(RECORDS FOR THE EXERCISE Opens)

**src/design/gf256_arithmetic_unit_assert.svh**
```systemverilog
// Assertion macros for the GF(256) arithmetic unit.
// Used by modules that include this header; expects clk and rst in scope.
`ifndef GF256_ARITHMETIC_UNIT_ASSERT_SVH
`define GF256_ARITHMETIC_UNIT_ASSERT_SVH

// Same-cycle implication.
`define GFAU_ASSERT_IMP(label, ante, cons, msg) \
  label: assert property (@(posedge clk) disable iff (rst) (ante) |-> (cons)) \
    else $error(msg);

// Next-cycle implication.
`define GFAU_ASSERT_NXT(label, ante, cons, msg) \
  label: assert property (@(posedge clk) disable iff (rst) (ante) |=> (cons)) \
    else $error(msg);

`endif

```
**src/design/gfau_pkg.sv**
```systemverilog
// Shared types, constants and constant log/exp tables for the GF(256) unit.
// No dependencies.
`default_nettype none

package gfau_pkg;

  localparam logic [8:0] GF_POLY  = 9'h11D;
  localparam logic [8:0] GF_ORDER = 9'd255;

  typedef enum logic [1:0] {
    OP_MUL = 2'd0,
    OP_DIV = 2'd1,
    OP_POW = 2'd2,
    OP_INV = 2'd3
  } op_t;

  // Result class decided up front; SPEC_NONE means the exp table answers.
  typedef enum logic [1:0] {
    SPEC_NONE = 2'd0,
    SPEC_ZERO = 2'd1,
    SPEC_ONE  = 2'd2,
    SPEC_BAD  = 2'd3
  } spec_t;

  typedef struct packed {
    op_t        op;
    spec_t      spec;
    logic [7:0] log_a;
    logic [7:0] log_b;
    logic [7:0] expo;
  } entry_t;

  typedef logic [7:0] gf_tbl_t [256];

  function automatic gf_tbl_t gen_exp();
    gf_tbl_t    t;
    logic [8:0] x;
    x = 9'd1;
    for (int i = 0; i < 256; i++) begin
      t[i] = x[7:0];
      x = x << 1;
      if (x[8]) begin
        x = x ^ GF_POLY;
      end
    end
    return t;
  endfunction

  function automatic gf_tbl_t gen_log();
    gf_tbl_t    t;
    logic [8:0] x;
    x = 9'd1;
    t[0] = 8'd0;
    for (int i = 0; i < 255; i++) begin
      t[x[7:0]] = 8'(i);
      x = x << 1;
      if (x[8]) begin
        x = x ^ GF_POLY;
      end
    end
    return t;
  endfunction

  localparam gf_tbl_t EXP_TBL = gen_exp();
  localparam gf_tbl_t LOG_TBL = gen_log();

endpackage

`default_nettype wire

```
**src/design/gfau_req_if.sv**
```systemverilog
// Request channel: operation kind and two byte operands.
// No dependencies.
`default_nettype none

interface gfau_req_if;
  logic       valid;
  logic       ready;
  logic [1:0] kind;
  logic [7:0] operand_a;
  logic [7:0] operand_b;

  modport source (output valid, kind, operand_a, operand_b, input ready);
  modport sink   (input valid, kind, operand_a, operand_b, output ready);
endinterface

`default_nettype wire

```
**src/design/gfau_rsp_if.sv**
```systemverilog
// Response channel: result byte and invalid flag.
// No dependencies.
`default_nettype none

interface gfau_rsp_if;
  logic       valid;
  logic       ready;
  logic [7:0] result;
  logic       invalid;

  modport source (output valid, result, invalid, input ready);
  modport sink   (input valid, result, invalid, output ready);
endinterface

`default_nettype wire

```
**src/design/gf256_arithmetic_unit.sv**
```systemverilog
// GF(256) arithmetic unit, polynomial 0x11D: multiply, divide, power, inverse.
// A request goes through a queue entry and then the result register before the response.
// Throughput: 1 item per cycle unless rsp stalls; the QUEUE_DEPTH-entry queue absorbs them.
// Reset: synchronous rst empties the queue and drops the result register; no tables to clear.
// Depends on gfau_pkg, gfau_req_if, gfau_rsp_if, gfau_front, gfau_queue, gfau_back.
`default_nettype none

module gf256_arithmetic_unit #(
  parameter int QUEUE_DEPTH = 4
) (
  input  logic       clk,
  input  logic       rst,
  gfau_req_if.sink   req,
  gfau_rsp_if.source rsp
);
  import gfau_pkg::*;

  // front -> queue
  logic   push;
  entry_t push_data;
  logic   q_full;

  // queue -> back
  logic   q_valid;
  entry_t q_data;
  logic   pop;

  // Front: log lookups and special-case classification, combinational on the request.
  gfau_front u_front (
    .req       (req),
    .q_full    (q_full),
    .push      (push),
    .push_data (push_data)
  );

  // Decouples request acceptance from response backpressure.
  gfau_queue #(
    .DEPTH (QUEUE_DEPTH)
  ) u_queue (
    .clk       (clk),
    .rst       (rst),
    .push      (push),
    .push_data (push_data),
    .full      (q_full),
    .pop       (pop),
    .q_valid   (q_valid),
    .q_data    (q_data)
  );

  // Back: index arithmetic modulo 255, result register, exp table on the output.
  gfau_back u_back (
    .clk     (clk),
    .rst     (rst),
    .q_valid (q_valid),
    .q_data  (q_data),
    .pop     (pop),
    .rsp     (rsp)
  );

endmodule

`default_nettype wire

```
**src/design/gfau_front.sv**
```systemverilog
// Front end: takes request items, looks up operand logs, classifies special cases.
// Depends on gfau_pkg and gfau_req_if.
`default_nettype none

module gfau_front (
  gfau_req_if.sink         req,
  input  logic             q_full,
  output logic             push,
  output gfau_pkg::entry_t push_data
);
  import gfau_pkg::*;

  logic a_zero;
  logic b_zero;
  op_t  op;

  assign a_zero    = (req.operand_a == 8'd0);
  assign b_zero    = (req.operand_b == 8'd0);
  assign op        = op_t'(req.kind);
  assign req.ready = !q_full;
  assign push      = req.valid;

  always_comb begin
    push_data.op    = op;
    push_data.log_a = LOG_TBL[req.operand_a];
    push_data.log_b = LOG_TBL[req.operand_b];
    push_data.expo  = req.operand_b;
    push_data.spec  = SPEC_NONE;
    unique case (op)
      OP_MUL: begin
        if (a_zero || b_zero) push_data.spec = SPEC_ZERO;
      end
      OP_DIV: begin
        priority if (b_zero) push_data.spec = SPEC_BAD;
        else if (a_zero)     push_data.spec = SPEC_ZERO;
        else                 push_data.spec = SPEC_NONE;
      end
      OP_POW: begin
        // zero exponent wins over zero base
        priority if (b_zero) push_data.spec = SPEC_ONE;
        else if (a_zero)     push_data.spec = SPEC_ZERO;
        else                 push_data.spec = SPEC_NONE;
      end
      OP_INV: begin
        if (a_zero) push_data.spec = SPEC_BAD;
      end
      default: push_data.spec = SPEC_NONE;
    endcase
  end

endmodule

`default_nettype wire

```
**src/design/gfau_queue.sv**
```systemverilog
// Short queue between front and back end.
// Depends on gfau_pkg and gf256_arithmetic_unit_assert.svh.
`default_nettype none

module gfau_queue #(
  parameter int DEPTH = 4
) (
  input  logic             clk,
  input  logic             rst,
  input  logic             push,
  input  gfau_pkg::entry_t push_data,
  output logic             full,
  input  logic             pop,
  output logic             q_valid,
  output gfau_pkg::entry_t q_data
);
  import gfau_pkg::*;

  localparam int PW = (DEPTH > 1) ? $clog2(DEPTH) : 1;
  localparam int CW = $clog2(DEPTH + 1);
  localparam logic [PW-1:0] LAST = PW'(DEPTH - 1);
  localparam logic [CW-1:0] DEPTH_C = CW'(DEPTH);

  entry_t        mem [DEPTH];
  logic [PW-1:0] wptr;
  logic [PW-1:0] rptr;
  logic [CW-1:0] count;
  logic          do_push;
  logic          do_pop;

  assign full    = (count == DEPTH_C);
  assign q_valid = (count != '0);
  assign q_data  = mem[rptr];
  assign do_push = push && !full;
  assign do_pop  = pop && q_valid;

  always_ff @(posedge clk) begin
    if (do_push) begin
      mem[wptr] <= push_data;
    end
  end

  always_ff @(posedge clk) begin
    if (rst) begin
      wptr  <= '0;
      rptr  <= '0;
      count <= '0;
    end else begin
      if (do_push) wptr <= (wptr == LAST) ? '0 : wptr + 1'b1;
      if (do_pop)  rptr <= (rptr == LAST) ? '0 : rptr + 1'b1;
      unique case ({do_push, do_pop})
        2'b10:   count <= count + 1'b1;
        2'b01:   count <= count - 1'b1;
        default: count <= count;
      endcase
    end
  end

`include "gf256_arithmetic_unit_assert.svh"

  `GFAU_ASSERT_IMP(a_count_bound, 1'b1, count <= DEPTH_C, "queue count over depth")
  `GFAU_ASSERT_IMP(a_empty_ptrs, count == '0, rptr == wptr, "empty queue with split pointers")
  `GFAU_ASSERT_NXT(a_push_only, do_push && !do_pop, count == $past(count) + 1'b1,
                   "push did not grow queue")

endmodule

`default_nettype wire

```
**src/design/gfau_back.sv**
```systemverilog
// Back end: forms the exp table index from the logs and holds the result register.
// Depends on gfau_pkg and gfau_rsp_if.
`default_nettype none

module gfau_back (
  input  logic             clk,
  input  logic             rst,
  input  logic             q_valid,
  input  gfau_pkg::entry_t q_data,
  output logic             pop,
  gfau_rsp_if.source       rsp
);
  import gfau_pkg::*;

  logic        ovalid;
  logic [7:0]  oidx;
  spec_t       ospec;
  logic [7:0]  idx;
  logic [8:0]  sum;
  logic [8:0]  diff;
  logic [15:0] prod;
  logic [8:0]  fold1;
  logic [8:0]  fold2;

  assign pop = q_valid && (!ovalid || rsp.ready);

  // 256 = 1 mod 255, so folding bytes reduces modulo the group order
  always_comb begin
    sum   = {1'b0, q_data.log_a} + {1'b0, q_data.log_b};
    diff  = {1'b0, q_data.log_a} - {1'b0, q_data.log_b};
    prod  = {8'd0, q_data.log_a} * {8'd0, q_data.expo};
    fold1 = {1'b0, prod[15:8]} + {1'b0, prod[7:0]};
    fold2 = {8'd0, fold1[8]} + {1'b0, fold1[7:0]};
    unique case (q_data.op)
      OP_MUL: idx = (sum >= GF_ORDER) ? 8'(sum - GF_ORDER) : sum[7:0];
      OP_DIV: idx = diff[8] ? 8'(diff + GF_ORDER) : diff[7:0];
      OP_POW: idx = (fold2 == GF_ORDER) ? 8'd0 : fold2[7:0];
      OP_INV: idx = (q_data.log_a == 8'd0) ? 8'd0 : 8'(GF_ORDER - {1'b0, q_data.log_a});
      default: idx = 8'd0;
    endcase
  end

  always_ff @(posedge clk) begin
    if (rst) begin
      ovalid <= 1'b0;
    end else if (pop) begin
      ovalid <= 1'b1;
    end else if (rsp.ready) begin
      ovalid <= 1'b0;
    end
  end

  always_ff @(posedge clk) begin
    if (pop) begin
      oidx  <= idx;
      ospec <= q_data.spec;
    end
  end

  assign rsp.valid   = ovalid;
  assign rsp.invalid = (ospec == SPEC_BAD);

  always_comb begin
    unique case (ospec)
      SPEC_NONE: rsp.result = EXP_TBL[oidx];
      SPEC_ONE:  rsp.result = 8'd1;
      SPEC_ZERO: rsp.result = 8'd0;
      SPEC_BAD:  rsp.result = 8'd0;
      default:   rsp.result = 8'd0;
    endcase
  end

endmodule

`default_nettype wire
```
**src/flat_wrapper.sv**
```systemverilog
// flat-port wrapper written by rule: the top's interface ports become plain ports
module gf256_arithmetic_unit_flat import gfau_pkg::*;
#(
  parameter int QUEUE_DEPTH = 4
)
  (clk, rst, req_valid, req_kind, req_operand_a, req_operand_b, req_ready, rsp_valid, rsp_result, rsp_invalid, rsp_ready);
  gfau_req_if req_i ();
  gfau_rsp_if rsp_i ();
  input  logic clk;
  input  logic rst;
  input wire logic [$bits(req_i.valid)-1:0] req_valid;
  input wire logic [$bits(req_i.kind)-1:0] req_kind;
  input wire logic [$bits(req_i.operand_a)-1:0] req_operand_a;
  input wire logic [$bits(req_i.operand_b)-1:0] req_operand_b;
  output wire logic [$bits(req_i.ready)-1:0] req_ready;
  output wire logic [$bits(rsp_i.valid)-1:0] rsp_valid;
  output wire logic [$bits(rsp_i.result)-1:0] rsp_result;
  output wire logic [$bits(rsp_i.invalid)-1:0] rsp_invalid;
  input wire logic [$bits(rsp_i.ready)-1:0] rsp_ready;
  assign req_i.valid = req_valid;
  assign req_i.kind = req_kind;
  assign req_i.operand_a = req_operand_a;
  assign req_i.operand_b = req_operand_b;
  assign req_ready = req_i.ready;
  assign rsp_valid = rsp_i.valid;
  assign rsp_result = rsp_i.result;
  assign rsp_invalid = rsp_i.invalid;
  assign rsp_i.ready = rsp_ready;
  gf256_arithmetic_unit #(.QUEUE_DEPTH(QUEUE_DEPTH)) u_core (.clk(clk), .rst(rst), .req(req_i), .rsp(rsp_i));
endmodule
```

(RECORDS FOR THE EXERCISE Closes)

▶ [TASK]:
Provide only the number of lines in the material above that contain the word "include".

▶ [EXERCISE SOLUTION]:
2